Output, word for word, the lines of this listing that fall between the line with "buf_16 0.31, buf_4" and the line with "set_output_delay [expr $clk_period", counting both of those lines, and no others.

..............................

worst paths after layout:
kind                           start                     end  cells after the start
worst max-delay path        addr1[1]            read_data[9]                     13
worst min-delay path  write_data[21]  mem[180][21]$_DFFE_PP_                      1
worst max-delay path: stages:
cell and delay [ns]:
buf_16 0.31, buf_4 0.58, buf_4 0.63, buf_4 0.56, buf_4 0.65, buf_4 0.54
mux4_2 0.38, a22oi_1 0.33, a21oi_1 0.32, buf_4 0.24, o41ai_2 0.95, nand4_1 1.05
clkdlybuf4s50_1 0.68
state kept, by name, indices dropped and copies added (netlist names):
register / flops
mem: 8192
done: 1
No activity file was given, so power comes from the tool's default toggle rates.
===== /design/flow/config.mk =====
export PLATFORM = sky130hd
export DESIGN_NAME = MEM
export DESIGN_NICKNAME = MEM
export VERILOG_FILES = /design/flow/design.v
export SDC_FILE = /design/flow/constraint.sdc
export NUM_CORES = 4
export LEC_CHECK = 1
export CORE_AREA = 10 10 293 293
export DIE_AREA = 0 0 303 303

===== /design/flow/constraint.sdc =====
current_design MEM

set clk_period 5.7
set clk_io_pct 0.2

create_clock -name clk0 -period $clk_period

set non_clock_inputs [all_inputs -no_clocks]
set_input_delay [expr $clk_period * $clk_io_pct] -clock clk0 $non_clock_inputs
set_output_delay [expr $clk_period * $clk_io_pct] -clock clk0 [all_outputs]

===== /design/flow/design.v =====
`timescale 1ns/1ps
module MEM(
    input rst,
    input [31:0] mem_pc_i,
    input mem_reg_wen_i,
    input [4:0] mem_reg_waddr_i,
    input [31:0] mem_reg_wdata_i,
    input is_delay_slot_i,
    input [3:0] mem_func_i,
    input mem_imm_flag_i,
    input [31:0] mem_wdata_i,
    input cp0_wen_i,
    input [7:0] cp0_waddr_i,
    input [31:0] cp0_wbdata_i,
    input [31:0] cp0_wdata_i,
    input [31:0] exception_type_i,
    output reg ram_en,
    output reg [3:0] ram_sel,
    output reg [31:0] ram_addr,
    output reg [31:0] ram_wdata,
    output [31:0] mem_pc_o,
    output mem_reg_wen_o,
    output [4:0] mem_reg_waddr_o,
    output [31:0] mem_reg_wdata_o,
    output [3:0] mem_func_o,
    output mem_imm_flag_o,
    output  [31:0] mem_addr_o,
    output cp0_wen_o,
    output [7:0] cp0_waddr_o,
    output [31:0] cp0_wbdata_o,
    input [31:0] cp0_count,
    input [31:0] cp0_cause,
    input [31:0] cp0_compare,
    input [31:0] cp0_config,
    input [31:0] cp0_epc,
    input [31:0] cp0_status,
    output reg [31:0] exception_type_o,
    output exception_flag,
    output reg [31:0] exc_pc,
    output is_delay_slot_o,
    output [31:0] mem_cp0_wdata,
    output reg [31:0] mem_badaddr
);
    assign mem_pc_o = rst ? mem_pc_i : 0;
    assign mem_reg_wen_o = rst ? mem_reg_wen_i & ~exception_flag : 0;
    assign mem_reg_waddr_o = rst ? mem_reg_waddr_i : 0;
    assign mem_reg_wdata_o = rst ? mem_reg_wdata_i : 0;
    assign mem_func_o = rst ? mem_func_i : 0; 
    assign mem_imm_flag_o = rst ? mem_imm_flag_i : 0;
    assign mem_addr_o = rst ? mem_reg_wdata_i : 0;
    assign is_delay_slot_o = rst ? is_delay_slot_i : 0;
    assign cp0_wen_o = rst ? cp0_wen_i : 0;
    assign cp0_waddr_o = rst ? cp0_waddr_i : 0;
    assign cp0_wbdata_o = rst ? cp0_wbdata_i : 0;
    assign mem_cp0_wdata = cp0_wen_i ? cp0_wdata_i: 0;
    always_comb begin
        if(!rst) begin
            ram_en <= 0;
        end
        else begin
            case (mem_func_i)
                4'b0101,4'b0110,4'b0111,4'b1001,4'b1010,4'b1011:begin
                    ram_en <= ~exception_flag;
                end
                default:begin
                    ram_en <= 0;
                end
            endcase
        end
    end
    always_comb begin
        if(!rst) begin
            ram_sel <= 0;
        end
        else begin
            case ({mem_func_i,mem_reg_wdata_i[1:0]})
                6'b100100:begin
                    ram_sel <= 4'b0001;
                end
                6'b100101:begin
                    ram_sel <= 4'b0010;
                end
                6'b100110:begin
                    ram_sel <= 4'b0100;
                end
                6'b100111:begin
                    ram_sel <= 4'b1000;
                end
                6'b101000:begin
                    ram_sel <= 4'b0011;
                end
                6'b101010:begin
                    ram_sel <= 4'b1100;
                end
                6'b101100:begin
                    ram_sel <= 4'b1111;
                end
                default begin
                    ram_sel <= 0;
                end
            endcase
        end
    end
    always_comb begin
        if(!rst) begin
            mem_badaddr <= 0;
        end
        else if(exception_type_i[13]) begin
            mem_badaddr <= mem_pc_i;
        end
        else begin
                case (mem_func_i) 
                    4'b1010,4'b0110:mem_badaddr <= mem_reg_wdata_i[0] ? mem_reg_wdata_i : 0;
                    4'b1011,4'b0111:mem_badaddr <= mem_reg_wdata_i[1:0] != 2'b0 ? mem_reg_wdata_i : 0;
                    default:begin
                        mem_badaddr <= 0;
                    end
                endcase
        end
    end
    always_comb begin
        if(!rst) begin
            ram_addr <= 0;
        end
        else begin
                case (mem_func_i)
                    4'b0101,4'b0110,4'b0111,4'b1001,4'b1010,4'b1011:begin
                        ram_addr <= {mem_reg_wdata_i[31:2],2'b0};
                    end
                    default:begin
                        ram_addr <= 0;
                    end
                endcase
        end
    end
    always_comb begin
        if(!rst) begin
            ram_wdata <= 0;
        end
        else begin
            case({mem_func_i,mem_reg_wdata_i[1:0]})
                6'b100100:ram_wdata <= mem_wdata_i[7:0];
                6'b100101:ram_wdata <= mem_wdata_i[7:0] << 8;
                6'b100110:ram_wdata <= mem_wdata_i[7:0] << 16;
                6'b100111:ram_wdata <= mem_wdata_i[7:0] << 24;
                6'b101000:ram_wdata <= mem_wdata_i[15:0];
                6'b101010:ram_wdata <= mem_wdata_i[15:0] << 16;
                6'b101100:ram_wdata <= mem_wdata_i;
                default:ram_wdata <= 0;
            endcase
        end
    end
    assign exception_flag = rst ? exception_type_o != 0 : 0;
    always_comb begin
        if(!rst) begin
            exception_type_o <= 0;
        end
        else begin
            exception_type_o <= exception_type_i;
            if(cp0_cause[15:8] & (cp0_status[15:8]) && cp0_status[0] && cp0_status[1] == 0) begin
                exception_type_o <= 32'h0000_00FF;
            end
            case(mem_func_i)
                4'b0110:exception_type_o[13] <= mem_reg_wdata_i[0];
                4'b0111:exception_type_o[13] <= mem_reg_wdata_i[1:0] != 2'b00;
                4'b1010:exception_type_o[14] <= mem_reg_wdata_i[0];
                4'b1011:exception_type_o[14] <= mem_reg_wdata_i[1:0] != 2'b00;
            endcase
        end
    end
    always_comb begin
        if(!rst) begin
            exc_pc <= 0;
        end
        else if(exception_type_i[12]) begin
            exc_pc <= cp0_epc;
        end
        else if(exception_type_i != 0 || exception_flag) begin
            exc_pc <= 32'hbfc0_0380;
        end
        else begin
            exc_pc <= 0;
        end
    end
endmodule

===== /design/flow/run.sh =====
#!/bin/bash
# OpenROAD 26Q1-2900-gdf79404cd8, Yosys 0.63+post, stock flow scripts
make -C /OpenROAD-flow-scripts/flow DESIGN_CONFIG=/design/flow/config.mk WORK_HOME=/design/flow/orfs finish

==> impl_metrics.ini <==
; synthesis and place-and-route metrics
[status]
status = finished clean

[pwr]
p_leak_nw = 3.442
fin_total_pwr_w = 0.0006325
power_density_nw_per_um2 = 61.05
vdd.ir_drop.worst_uv = 29.77

[placement]
finalWeightedCongestion = 0.8501
post-place-ws_ps = 558.0
io_buffers = 609
place_hpwl_um = 38420
postPlaceCellArea_um2 = 10350

[clocking]
hold_buffers = 0
post_cts.repair.setup_buffers = 0
cts.repair.resized = 0

[worst_setup_path]
crit_family = buffers and inverters
crit_path_end_kind = output pin
path_buffers = 2
start_kind = input port
crit_path_cell_trace = clkdlybuf4s50_1 > a21o_1 > o22ai_1 > a211o_1 > a31oi_1 > clkdlybuf4s50_1
critical-path-top-cell-by-count = sky130_fd_sc_hd__clkdlybuf4s50_1
delay_of_the_slowest_critical_path_stage_ps = 870
cp.required_ps = 4560
worstPathArrival_ps = 3950
cpMaxStageDelayCell = sky130_fd_sc_hd__clkdlybuf4s50_1
worstSetupPathType = in -> out
worst-path-max-fanout = 15

[floorplanning]
fp_util_pct = 4.208
core_um2 = 79130
fp.dieArea_um2 = 91810
row_count = 103
die_width_um = 303
die-height_um = 303
top_level_ports = 753

[final_timing]
post-route-min-period_ps = 5093
finalSetupViolations = 0
timing.final.ws_setup_ps = 607.2
worst_pin_slew_ps = 852.1
hold_viol = 0
report.final.slew_viol_count = 0
fmax_mhz = 196.4
finalCritPeriodShare_pct = 89.35
timing.slew.headroom_pct = 43.01
final.setup.tns_ps = 0
fin_worst_hold_slack_ps = 3147
rsz0062_at_grt = no

[cells_and_area]
lay_top_cells = sky130_fd_sc_hd__clkdlybuf4s50_1 (607), sky130_fd_sc_hd__and2_1 (206), sky130_fd_sc_hd__nor2_1 (42), sky130_fd_sc_hd__a22o_1 (32), sky130_fd_sc_hd__and3_1 (20)
layout_top_cell_excl_fill_tap = sky130_fd_sc_hd__clkdlybuf4s50_1
ff_latch_area_um2 = 0
synthToLayoutAreaGrowth_pct = 211.2
final_layout_size_suffix_gt1_share_pct = 4.680
final_instance_area_um2 = 10360
clock_buffers = 0
n_sequential_cell = 0

[worst_hold_path]
min_delay_path_depth = 3
min_from = rst
worstHoldPathType = in -> out
holdPathEnd = mem_addr_o[26]

[detailed_routing]
drt-initial-drc-count = 314
viasPerCell = 2.909
ant_nets = 0
detailroute.via_count = 6114
drc = 0
drt-total-wl_um = 42520
firstDrtPassIters = 5
detail_route.wl_per_cell_um = 20.23

[synth]
cell_type_count = 48
netlist.top_cell.by_area = sky130_fd_sc_hd__and2_1
synthesis.area_um2 = 3329
synth.yosys.seq_area_share_pct = 0
top_cell_area_share_pct = 38.71
top_cells_area = sky130_fd_sc_hd__and2_1 (39%), sky130_fd_sc_hd__a22o_1 (8.4%), sky130_fd_sc_hd__buf_4 (8.1%)
yosys_warnings = 1
yosys-stat-area_um2 = 3329
syn_area_per_cell_um2 = 6.580
yosys-stat-cells = 506
netlist_instances = 506

[global_routing]
gr-usage-all-layers_pct = 8.440
globalRoute.totalOverflow = 0
number_of_antenna_violations_at_the_first_check_in_global_routing = 8
pin_count_of_the_biggest_net_entering_global_routing = 75
grt_first_pass_wirelength_um = 53390
via_count_of_the_first_global_routing_pass = 6390

[job]
tool_warnings = 174
timing.max_cap.violations = 0
[how the worst max path moves through the flow]
stage / from / to / slack, ps / depth (start not counted)
after CTS: mem_func_i[0] / exc_pc[22] / 550 / 6
after global routing: mem_func_i[0] / exception_flag / 490 / 6
final: mem_func_i[0] / exc_pc[22] / 610 / 6
[tightest hold or removal path: stages]
cell and delay [ps]:
sky130_fd_sc_hd__buf_4 240, sky130_fd_sc_hd__and2_1 220, sky130_fd_sc_hd__clkdlybuf4s50_1 410
[power breakdown]
part                  total, W  switching, W      internal, W
Combinational         0.000632      0.000226         0.000407
Sequential                   0             0                0
Clock          0.0000000000805             0  0.0000000000804
[Yosys cell counts, types with 9 or more instances]
cell                         n
sky130_fd_sc_hd__buf_4      36
sky130_fd_sc_hd__o21ai_0    13
sky130_fd_sc_hd__nor2_1     43
sky130_fd_sc_hd__and2_1    206
sky130_fd_sc_hd__a22o_1     32
sky130_fd_sc_hd__clkbuf_1   34
sky130_fd_sc_hd__a31oi_1    13
sky130_fd_sc_hd__a22oi_1    12
sky130_fd_sc_hd__nor2_2      9
sky130_fd_sc_hd__and3_1     20
[per-stage QoR]
stage          std cells  utilization, %
6_report            2102           13.09
5_1_grt             2099           13.08
4_1_cts             2097           13.08
3_5_place_dp        2097           13.08
3_3_place_gp        2097           13.08
2_1_floorplan        507               -
[area by class of cell]
cell class                      count  area (µm²)
Multi-Input combinational cell    420        2818
Timing Repair Buffer              625        6208
Tap cell                         1050        1314
Antenna cell                        5       12.51
Fill cell                        9111       68770
Inverter                            2       7.507
[kinds of logic after synthesis]
logic type             Yosys count  share of synthesized area, %
AND-OR/OR-AND                   99                         24.16
XOR/XNOR                         2                        0.5262
buffers and inverters           87                         15.93
other                            1                        0.1126
AND/OR/NAND/NOR                317                         59.26
[metal layers]
metal | GRT usage [%] | wire length, µm
met3 | 2.861 | 4991
met2 | 14.23 | 19770
met4 | 0.7743 | 351
met5 | 0 | 0
met1 | 10.67 | 17410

..............................

- _Expected answer_
buf_16 0.31, buf_4 0.58, buf_4 0.63, buf_4 0.56, buf_4 0.65, buf_4 0.54
mux4_2 0.38, a22oi_1 0.33, a21oi_1 0.32, buf_4 0.24, o41ai_2 0.95, nand4_1 1.05
clkdlybuf4s50_1 0.68
state kept, by name, indices dropped and copies added (netlist names):
register / flops
mem: 8192
done: 1
No activity file was given, so power comes from the tool's default toggle rates.
===== /design/flow/config.mk =====
export PLATFORM = sky130hd
export DESIGN_NAME = MEM
export DESIGN_NICKNAME = MEM
export VERILOG_FILES = /design/flow/design.v
export SDC_FILE = /design/flow/constraint.sdc
export NUM_CORES = 4
export LEC_CHECK = 1
export CORE_AREA = 10 10 293 293
export DIE_AREA = 0 0 303 303

===== /design/flow/constraint.sdc =====
current_design MEM

set clk_period 5.7
set clk_io_pct 0.2

create_clock -name clk0 -period $clk_period

set non_clock_inputs [all_inputs -no_clocks]
set_input_delay [expr $clk_period * $clk_io_pct] -clock clk0 $non_clock_inputs
set_output_delay [expr $clk_period * $clk_io_pct] -clock clk0 [all_outputs]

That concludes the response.